• _EXERCISE_:
Collect every line below that contains the word "start".

(Extracted records)

################

This design comes from an exercise in tuning for small area, a short achievable clock period and few clock cycles per item on the open sky130 flow, not from production work. Only simulation tests tie the RTL to the original design; equivalence was not proved.

**flow/run.sh**
```bash
#!/bin/bash
# synth_recipe.tcl (not shown) runs the flow's synth.tcl, then flattens the netlist and writes it again
# the make line also repeats each setting of config.mk as NAME=value (left out here)
make -C /OpenROAD-flow-scripts/flow DESIGN_CONFIG=/design/flow/config.mk WORK_HOME=/design/flow/orfs CLKGATE_MAP_FILE= SYNTH_SCRIPT=/design/flow/synth_recipe.tcl finish
```
**flow/config.mk**
```make
export PLATFORM = sky130hd
export DESIGN_NAME = hsv2rgb_top
export DESIGN_NICKNAME = hsv2rgb_top
export VERILOG_FILES = /design/flow/design.v
export SDC_FILE = /design/flow/constraint.sdc
export NUM_CORES = 4
export LEC_CHECK = 0
export CAP_MARGIN = 20
export CORE_MARGIN = 2
export CORE_UTILIZATION = 40
export SLEW_MARGIN = 20
```
**flow/constraint.sdc**
```tcl
create_clock -name core_clock -period 7.5 [get_ports {clk}]
set_input_delay 1.5000 -clock core_clock [delete_from_list [all_inputs] [get_ports {clk}]]
set_output_delay 1.5000 -clock core_clock [all_outputs]
set_load 0.01 [all_outputs]
```
**flow/design.v**
```verilog
package hsv2rgb_pkg;
	localparam int HUE_W = 13;
	localparam int PCT_W = 7;
	localparam int CH_W  = 8;
	typedef struct packed {
		logic [HUE_W-1:0] hue;
		logic [PCT_W-1:0] saturation;
		logic [PCT_W-1:0] brightness;
	} hsv_t;
	typedef struct packed {
		logic [CH_W-1:0] red;
		logic [CH_W-1:0] green;
		logic [CH_W-1:0] blue;
		logic            in_range;
	} rgb_t;
endpackage
import hsv2rgb_pkg::*;
module hsv_to_rgb_converter_core #(
	parameter int HUE_FRAC_BITS = 4
) (
	input  logic               clk,
	input  logic               arst_n,
	input  logic               start,
	output logic               busy,
	input  hsv2rgb_pkg::hsv_t  hsv,
	output logic               done,
	output hsv2rgb_pkg::rgb_t  rgb
);
	assign busy = 1'b0;
	logic [6:1] valid;
	always_ff @(posedge clk or negedge arst_n) begin
		if (!arst_n) begin
			valid <= '0;
		end else begin
			valid <= {valid[5:1], start};
		end
	end
	function automatic logic [7:0] full_rom(input logic [6:0] v);
		case (v)
			7'd0: full_rom = 8'd0;
			7'd1: full_rom = 8'd2;
			7'd2: full_rom = 8'd5;
			7'd3: full_rom = 8'd7;
			7'd4: full_rom = 8'd10;
			7'd5: full_rom = 8'd12;
			7'd6: full_rom = 8'd15;
			7'd7: full_rom = 8'd17;
			7'd8: full_rom = 8'd20;
			7'd9: full_rom = 8'd22;
			7'd10: full_rom = 8'd25;
			7'd11: full_rom = 8'd28;
			7'd12: full_rom = 8'd30;
			7'd13: full_rom = 8'd33;
			7'd14: full_rom = 8'd35;
			7'd15: full_rom = 8'd38;
			7'd16: full_rom = 8'd40;
			7'd17: full_rom = 8'd43;
			7'd18: full_rom = 8'd45;
			7'd19: full_rom = 8'd48;
			7'd20: full_rom = 8'd51;
			7'd21: full_rom = 8'd53;
			7'd22: full_rom = 8'd56;
			7'd23: full_rom = 8'd58;
			7'd24: full_rom = 8'd61;
			7'd25: full_rom = 8'd63;
			7'd26: full_rom = 8'd66;
			7'd27: full_rom = 8'd68;
			7'd28: full_rom = 8'd71;
			7'd29: full_rom = 8'd73;
			7'd30: full_rom = 8'd76;
			7'd31: full_rom = 8'd79;
			7'd32: full_rom = 8'd81;
			7'd33: full_rom = 8'd84;
			7'd34: full_rom = 8'd86;
			7'd35: full_rom = 8'd89;
			7'd36: full_rom = 8'd91;
			7'd37: full_rom = 8'd94;
			7'd38: full_rom = 8'd96;
			7'd39: full_rom = 8'd99;
			7'd40: full_rom = 8'd102;
			7'd41: full_rom = 8'd104;
			7'd42: full_rom = 8'd107;
			7'd43: full_rom = 8'd109;
			7'd44: full_rom = 8'd112;
			7'd45: full_rom = 8'd114;
			7'd46: full_rom = 8'd117;
			7'd47: full_rom = 8'd119;
			7'd48: full_rom = 8'd122;
			7'd49: full_rom = 8'd124;
			7'd50: full_rom = 8'd127;
			7'd51: full_rom = 8'd130;
			7'd52: full_rom = 8'd132;
			7'd53: full_rom = 8'd135;
			7'd54: full_rom = 8'd137;
			7'd55: full_rom = 8'd140;
			7'd56: full_rom = 8'd142;
			7'd57: full_rom = 8'd145;
			7'd58: full_rom = 8'd147;
			7'd59: full_rom = 8'd150;
			7'd60: full_rom = 8'd153;
			7'd61: full_rom = 8'd155;
			7'd62: full_rom = 8'd158;
			7'd63: full_rom = 8'd160;
			7'd64: full_rom = 8'd163;
			7'd65: full_rom = 8'd165;
			7'd66: full_rom = 8'd168;
			7'd67: full_rom = 8'd170;
			7'd68: full_rom = 8'd173;
			7'd69: full_rom = 8'd175;
			7'd70: full_rom = 8'd178;
			7'd71: full_rom = 8'd181;
			7'd72: full_rom = 8'd183;
			7'd73: full_rom = 8'd186;
			7'd74: full_rom = 8'd188;
			7'd75: full_rom = 8'd191;
			7'd76: full_rom = 8'd193;
			7'd77: full_rom = 8'd196;
			7'd78: full_rom = 8'd198;
			7'd79: full_rom = 8'd201;
			7'd80: full_rom = 8'd204;
			7'd81: full_rom = 8'd206;
			7'd82: full_rom = 8'd209;
			7'd83: full_rom = 8'd211;
			7'd84: full_rom = 8'd214;
			7'd85: full_rom = 8'd216;
			7'd86: full_rom = 8'd219;
			7'd87: full_rom = 8'd221;
			7'd88: full_rom = 8'd224;
			7'd89: full_rom = 8'd226;
			7'd90: full_rom = 8'd229;
			7'd91: full_rom = 8'd232;
			7'd92: full_rom = 8'd234;
			7'd93: full_rom = 8'd237;
			7'd94: full_rom = 8'd239;
			7'd95: full_rom = 8'd242;
			7'd96: full_rom = 8'd244;
			7'd97: full_rom = 8'd247;
			7'd98: full_rom = 8'd249;
			7'd99: full_rom = 8'd252;
			7'd100: full_rom = 8'd255;
			default: full_rom = 8'd0;
		endcase
	endfunction
	logic [12:0] h1;
	logic [6:0]  s1, v1;
	always_ff @(posedge clk) begin
		h1 <= hsv.hue;
		s1 <= hsv.saturation;
		v1 <= hsv.brightness;
	end
	logic [1:0]  j_c;
	logic [10:0] hm_c;
	logic        up_c;
	assign j_c  = (h1 >= 13'd3840) ? 2'd2 : (h1 >= 13'd1920) ? 2'd1 : 2'd0;
	assign hm_c = 11'(h1 - 13'(j_c) * 13'd1920);
	assign up_c = (hm_c >= 11'd960);
	logic        ok2;
	logic [2:0]  k2;
	logic [9:0]  c2;
	logic [13:0] vs2;
	logic [6:0]  v2;
	always_ff @(posedge clk) begin
		ok2 <= (h1 <= 13'd5760) && (s1 <= 7'd100) && (v1 <= 7'd100);
		k2  <= {j_c, up_c};
		c2  <= up_c ? 10'(11'd1920 - hm_c) : 10'(hm_c);
		vs2 <= 14'(v1) * 14'(s1);
		v2  <= v1;
	end
	logic        ok3;
	logic [2:0]  k3;
	logic [13:0] q3;
	logic [18:0] ra3, rb3;
	logic [7:0]  full3;
	always_ff @(posedge clk) begin
		ok3   <= ok2;
		k3    <= k2;
		q3    <= 14'(v2) * 14'd100 - vs2;
		ra3   <= 19'(vs2) * 19'(c2[4:0]);
		rb3   <= 19'(vs2) * 19'(c2[9:5]);
		full3 <= full_rom(v2);
	end
	logic [9:0]  zt_c;
	logic [18:0] ze_c;
	logic [14:0] z255_c;
	assign zt_c   = q3[13:4];
	assign ze_c   = {zt_c, 8'd0} + {zt_c, 7'd0} + {zt_c, 5'd0} + 19'(zt_c);
	assign z255_c = {q3[6:0], 8'd0} - 15'(q3);
	logic        ok4;
	logic [2:0]  k4;
	logic [23:0] p4;
	logic [7:0]  full4, zq4;
	logic [10:0] zn4;
	always_ff @(posedge clk) begin
		ok4   <= ok3;
		k4    <= k3;
		p4    <= {q3, 10'd0} - {4'd0, q3, 6'd0} + 24'(ra3) + {rb3, 5'd0};
		full4 <= full3;
		zq4   <= ze_c[17:10];
		zn4   <= z255_c[14:4];
	end
	logic [9:0]  pt_c;
	logic [19:0] qm_c;
	logic [20:0] p17_c;
	logic [10:0] zd_c;
	assign pt_c  = p4[23:14];
	assign qm_c  = {pt_c, 9'd0} - {pt_c, 6'd0} - {pt_c, 2'd0} + 20'(pt_c);
	assign p17_c = {p4[16:0], 4'd0} + p4[20:0];
	assign zd_c  = zn4 - ({zq4[1:0], 9'd0} + {zq4[3:0], 7'd0} - {zq4[6:0], 4'd0} + 11'(zq4));
	logic        ok5;
	logic [2:0]  k5;
	logic [7:0]  full5, zero5, xq5;
	logic [10:0] xn5;
	always_ff @(posedge clk) begin
		ok5   <= ok4;
		k5    <= k4;
		full5 <= full4;
		zero5 <= zq4 + 8'(zd_c >= 11'd625);
		xq5   <= qm_c[17:10];
		xn5   <= p17_c[20:10];
	end
	logic [10:0] xd_c;
	logic [7:0]  x_c;
	assign xd_c = xn5 - ({xq5[1:0], 9'd0} + {xq5[3:0], 7'd0} - {xq5[6:0], 4'd0} + 11'(xq5));
	assign x_c  = xq5 + 8'(xd_c >= 11'd625);
	hsv2rgb_pkg::rgb_t pix_c;
	always_comb begin
		pix_c.in_range = ok5;
		unique case (k5)
			3'd0: begin
				pix_c.red = full5; pix_c.green = x_c;   pix_c.blue = zero5;
			end
			3'd1: begin
				pix_c.red = x_c;   pix_c.green = full5; pix_c.blue = zero5;
			end
			3'd2: begin
				pix_c.red = zero5; pix_c.green = full5; pix_c.blue = x_c;
			end
			3'd3: begin
				pix_c.red = zero5; pix_c.green = x_c;   pix_c.blue = full5;
			end
			3'd4: begin
				pix_c.red = x_c;   pix_c.green = zero5; pix_c.blue = full5;
			end
			default: begin
				pix_c.red = full5; pix_c.green = zero5; pix_c.blue = x_c;
			end
		endcase
		if (!ok5) begin
			pix_c.red   = '0;
			pix_c.green = '0;
			pix_c.blue  = '0;
		end
	end
	hsv2rgb_pkg::rgb_t pix6;
	always_ff @(posedge clk) begin
		pix6 <= pix_c;
	end
	assign done = valid[6];
	assign rgb  = pix6;
endmodule
module hsv2rgb_top (
	input  logic        clk,
	input  logic        arst_n,
	input  logic        start,
	output logic        busy,
	input  logic [12:0] hue,
	input  logic [6:0]  saturation,
	input  logic [6:0]  brightness,
	output logic        done,
	output logic [7:0]  red,
	output logic [7:0]  green,
	output logic [7:0]  blue,
	output logic        in_range
);
	hsv2rgb_pkg::hsv_t px;
	hsv2rgb_pkg::rgb_t pix;
	assign px.hue        = hue;
	assign px.saturation = saturation;
	assign px.brightness = brightness;
	hsv_to_rgb_converter_core #(
		.HUE_FRAC_BITS(4)
	) u_core (
		.clk   (clk),
		.arst_n(arst_n),
		.start (start),
		.busy  (busy),
		.hsv   (px),
		.done  (done),
		.rgb   (pix)
	);
	assign red      = pix.red;
	assign green    = pix.green;
	assign blue     = pix.blue;
	assign in_range = pix.in_range;
endmodule
```
==> run summary <==
==> area by class of cell <==
| cell class | count | area share, % |
|---|---|---|
| Timing Repair Buffer | 58 | 2.541 |
| Multi-Input combinational cell | 1545 | 61.25 |
| Clock buffer | 41 | 3.784 |
| Clock inverter | 17 | 1.004 |
| Tap cell | 672 | 3.729 |
| Inverter | 317 | 5.277 |
| Sequential cell | 251 | 22.42 |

################

• _ANSWER TO THIS TASK_:
	input  logic               start,
			valid <= {valid[5:1], start};
	input  logic        start,
		.start (start),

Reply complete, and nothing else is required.